Making big data a little smaller

When we think about digital information, we often think about size. A daily email newsletter, for example, maybe 75 to 100 kilobytes in size. But data also has dimensions, based on the numbers of variables in a piece of data. An email, for example, can be viewed as a high-dimensional vector where there's one coordinate for each word in the dictionary and the value in that coordinate is the number of times that word is used in the email. So a 75 Kb email that is 1,000 words long would result in a vector in the millions. This geometric view on data is useful in some applications, such as learning spam classifiers, but, the more dimensions, the longer it can take for an algorithm to run and the more memory the algorithm uses.
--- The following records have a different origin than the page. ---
--- config.mk ---
export PLATFORM = sky130hd
export DESIGN_NAME = pi_regulator_anti_windup
export DESIGN_NICKNAME = d
export VERILOG_FILES = /design/src/rtl/piaw_pkg.sv /design/src/rtl/piaw_cfg.sv /design/src/rtl/piaw_gain.sv /design/src/rtl/piaw_integ.sv /design/src/rtl/pi_regulator_anti_windup.sv
export SDC_FILE = /design/constraint.sdc
export NUM_CORES = 2
export LEC_CHECK = 0
export CORE_MARGIN = 4
export CORE_UTILIZATION = 60
export CTS_BUF_LIST = sky130_fd_sc_hd__clkbuf_4 sky130_fd_sc_hd__clkbuf_8
export DETAILED_ROUTE_END_ITERATION = 8
export DONT_BUFFER_PORTS = 1
export PLACE_DENSITY = 0.83
export SLEW_MARGIN = 10
export SYNTH_ARGS = -nofsm -noshare
export SYNTH_HDL_FRONTEND = slang
export SYNTH_SLANG_ARGS = --single-unit
--- constraint.sdc ---
create_clock -name clk -period 15.6 [get_ports clk]
set_clock_uncertainty 0.05 [all_clocks]
set_input_delay 3.9 -clock clk [delete_from_list [all_inputs] [get_ports clk]]
set_output_delay 3.9 -clock clk [all_outputs]
set_load 0.005 [all_outputs]
## src/rtl/ffba_pkg.sv

```systemverilog
// Shared types and constants for the first-fit block allocator.
package ffba_pkg;

  localparam logic [1:0] FN_ALLOC   = 2'd0;
  localparam logic [1:0] FN_FREE    = 2'd1;
  localparam logic [1:0] FN_REALLOC = 2'd2;

  localparam logic [2:0] ST_OK        = 3'd0;
  localparam logic [2:0] ST_ZERO      = 3'd1;
  localparam logic [2:0] ST_EXHAUSTED = 3'd2;
  localparam logic [2:0] ST_FULL      = 3'd3;
  localparam logic [2:0] ST_UNKNOWN   = 3'd4;
  localparam logic [2:0] ST_DOUBLE    = 3'd5;

  localparam logic REG_HEAP_BASE  = 1'b0;
  localparam logic REG_HEAP_LIMIT = 1'b1;

  localparam logic [31:0] RST_HEAP_BASE  = 32'd4096;
  localparam logic [31:0] RST_HEAP_LIMIT = 32'hFFFF_FFFF;

  typedef struct packed {
    logic [31:0] start;
    logic [31:0] bytes;
    logic        is_free;
  } ent_t;

  typedef enum logic [1:0] {
    RES_NONE,
    RES_HIT,
    RES_NEW,
    RES_ADDR
  } res_sel_t;

  typedef enum logic [3:0] {
    S_IDLE,
    S_DECODE,
    S_SCAN_FIND,
    S_FOUND,
    S_SCAN_FIT,
    S_APPEND,
    S_COMMIT,
    S_RELEASE,
    S_RESP
  } state_t;

  typedef struct packed {
    logic       load;
    logic       scan_clr;
    logic       scan_run;
    logic       fit;
    logic       latch_k;
    logic       wr_hit_used;
    logic       wr_k_free;
    logic       append;
    logic       calc;
    logic       set_res;
    res_sel_t   res_sel;
    logic [2:0] st;
    logic       copy_set;
    logic       out_load;
  } cmd_t;

  typedef struct packed {
    logic [1:0] func;
    logic       size_zero;
    logic       addr_null;
    logic       hit;
    logic       done;
    logic       k_free;
    logic       fits_k;
    logic       full;
    logic       exhausted;
    logic       out_free;
  } sts_t;

endpackage

```

## src/rtl/ffba_ctrl.sv

```systemverilog
// Controller state machine: sequences lookup, first-fit scan, append, release and reply.
module ffba_ctrl import ffba_pkg::*; (
  input  logic clk,
  input  logic rst_n,
  input  logic in_valid,
  output logic in_ready,
  input  sts_t sts,
  output cmd_t cmd
);

  state_t state_r, state_nxt;

  always_ff @(posedge clk) begin
    if (!rst_n) begin
      state_r <= S_IDLE;
    end else begin
      state_r <= state_nxt;
    end
  end

  always_comb begin
    state_nxt = state_r;
    cmd       = '0;
    in_ready  = 1'b0;
    case (state_r)
      S_IDLE: begin
        in_ready = 1'b1;
        if (in_valid) begin
          cmd.load  = 1'b1;
          state_nxt = S_DECODE;
        end
      end
      S_DECODE: begin
        if (sts.func == FN_ALLOC || (sts.func == FN_REALLOC && sts.addr_null)) begin
          if (sts.size_zero) begin
            cmd.set_res = 1'b1;
            cmd.st      = ST_ZERO;
            state_nxt   = S_RESP;
          end else begin
            cmd.scan_clr = 1'b1;
            state_nxt    = S_SCAN_FIT;
          end
        end else if ((sts.func == FN_FREE || sts.func == FN_REALLOC) && !sts.addr_null) begin
          cmd.scan_clr = 1'b1;
          state_nxt    = S_SCAN_FIND;
        end else begin
          cmd.set_res = 1'b1;
          cmd.st      = ST_OK;
          state_nxt   = S_RESP;
        end
      end
      S_SCAN_FIND: begin
        if (sts.hit) begin
          cmd.latch_k = 1'b1;
          state_nxt   = S_FOUND;
        end else if (sts.done) begin
          cmd.set_res = 1'b1;
          cmd.st      = ST_UNKNOWN;
          state_nxt   = S_RESP;
        end else begin
          cmd.scan_run = 1'b1;
        end
      end
      S_FOUND: begin
        if (sts.k_free) begin
          cmd.set_res = 1'b1;
          cmd.st      = ST_DOUBLE;
          state_nxt   = S_RESP;
        end else if (sts.func == FN_FREE) begin
          cmd.wr_k_free = 1'b1;
          cmd.set_res   = 1'b1;
          cmd.st        = ST_OK;
          state_nxt     = S_RESP;
        end else if (sts.fits_k) begin
          cmd.set_res = 1'b1;
          cmd.res_sel = RES_ADDR;
          cmd.st      = ST_OK;
          state_nxt   = S_RESP;
        end else begin
          cmd.scan_clr = 1'b1;
          state_nxt    = S_SCAN_FIT;
        end
      end
      S_SCAN_FIT: begin
        cmd.fit = 1'b1;
        if (sts.hit) begin
          cmd.wr_hit_used = 1'b1;
          cmd.set_res     = 1'b1;
          cmd.res_sel     = RES_HIT;
          cmd.st          = ST_OK;
          state_nxt       = (sts.func == FN_REALLOC && !sts.addr_null) ? S_RELEASE : S_RESP;
        end else if (sts.done) begin
          state_nxt = S_APPEND;
        end else begin
          cmd.scan_run = 1'b1;
        end
      end
      S_APPEND: begin
        cmd.calc  = 1'b1;
        state_nxt = S_COMMIT;
      end
      S_COMMIT: begin
        cmd.set_res = 1'b1;
        if (sts.full) begin
          cmd.st    = ST_FULL;
          state_nxt = S_RESP;
        end else if (sts.exhausted) begin
          cmd.st    = ST_EXHAUSTED;
          state_nxt = S_RESP;
        end else begin
          cmd.append  = 1'b1;
          cmd.res_sel = RES_NEW;
          cmd.st      = ST_OK;
          state_nxt   = (sts.func == FN_REALLOC && !sts.addr_null) ? S_RELEASE : S_RESP;
        end
      end
      S_RELEASE: begin
        cmd.wr_k_free = 1'b1;
        cmd.copy_set  = 1'b1;
        state_nxt     = S_RESP;
      end
      S_RESP: begin
        if (sts.out_free) begin
          cmd.out_load = 1'b1;
          state_nxt    = S_IDLE;
        end
      end
      default: begin
        state_nxt = S_IDLE;
      end
    endcase
  end

endmodule

```
==> config.mk <==
export PLATFORM = sky130hd
export DESIGN_NAME = socks5_handshake_parser_unit_flat
export DESIGN_NICKNAME = d
export VERILOG_FILES = /design/src/rtl/s5hp_pkg.sv /design/src/rtl/s5hp_in_if.sv /design/src/rtl/s5hp_out_if.sv /design/src/rtl/socks5_handshake_parser_unit.sv /design/src/rtl/s5hp_in_stage.sv /design/src/rtl/s5hp_parse.sv /design/src/flat_wrapper.sv
export SDC_FILE = /design/constraint.sdc
export NUM_CORES = 1
export LEC_CHECK = 0
export BUFFER_PORTS_ARGS = -buffer_cell sky130_fd_sc_hd__buf_4
export CAP_MARGIN = 20
export CORE_MARGIN = 5
export CORE_UTILIZATION = 33
export CTS_CLUSTER_SIZE = 12
export DETAILED_ROUTE_END_ITERATION = 10
export SETUP_SLACK_MARGIN = 0.5
export SYNTH_ARGS = -nofsm -noshare
export SYNTH_HDL_FRONTEND = slang
export SYNTH_HIERARCHICAL = 1
export SYNTH_SLANG_ARGS = --single-unit
==> constraint.sdc <==
create_clock -name clk -period 3.8 [get_ports clk]
set_input_delay 0.19 -clock clk [delete_from_list [all_inputs] [get_ports clk]]
set_output_delay 0.19 -clock clk [all_outputs]
set_load 0.005 [all_outputs]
As data processing got more and more complex in the mid-to-late 1990s, computer scientists turned to pure mathematics to help speed up the algorithmic processing of data. In particular, researchers found a solution in a theorem proved in the 1980s by mathematics William B. Johnson and Joram Lindenstrauss working the area of functional analysis. Known as the Johnson-Lindenstrauss lemma (JL lemma), computer scientists have used the theorem to reduce the dimensionality of data and help speed up all types of algorithms across many different fields, from streaming and search algorithms, to fast approximation algorithms for statistical and linear algebra and even algorithms for computational biology. But as data has grown even larger and more complex, many computer scientists have asked: Is the JL lemma really the best approach to pre-process large data into a manageably low dimension for algorithmic processing?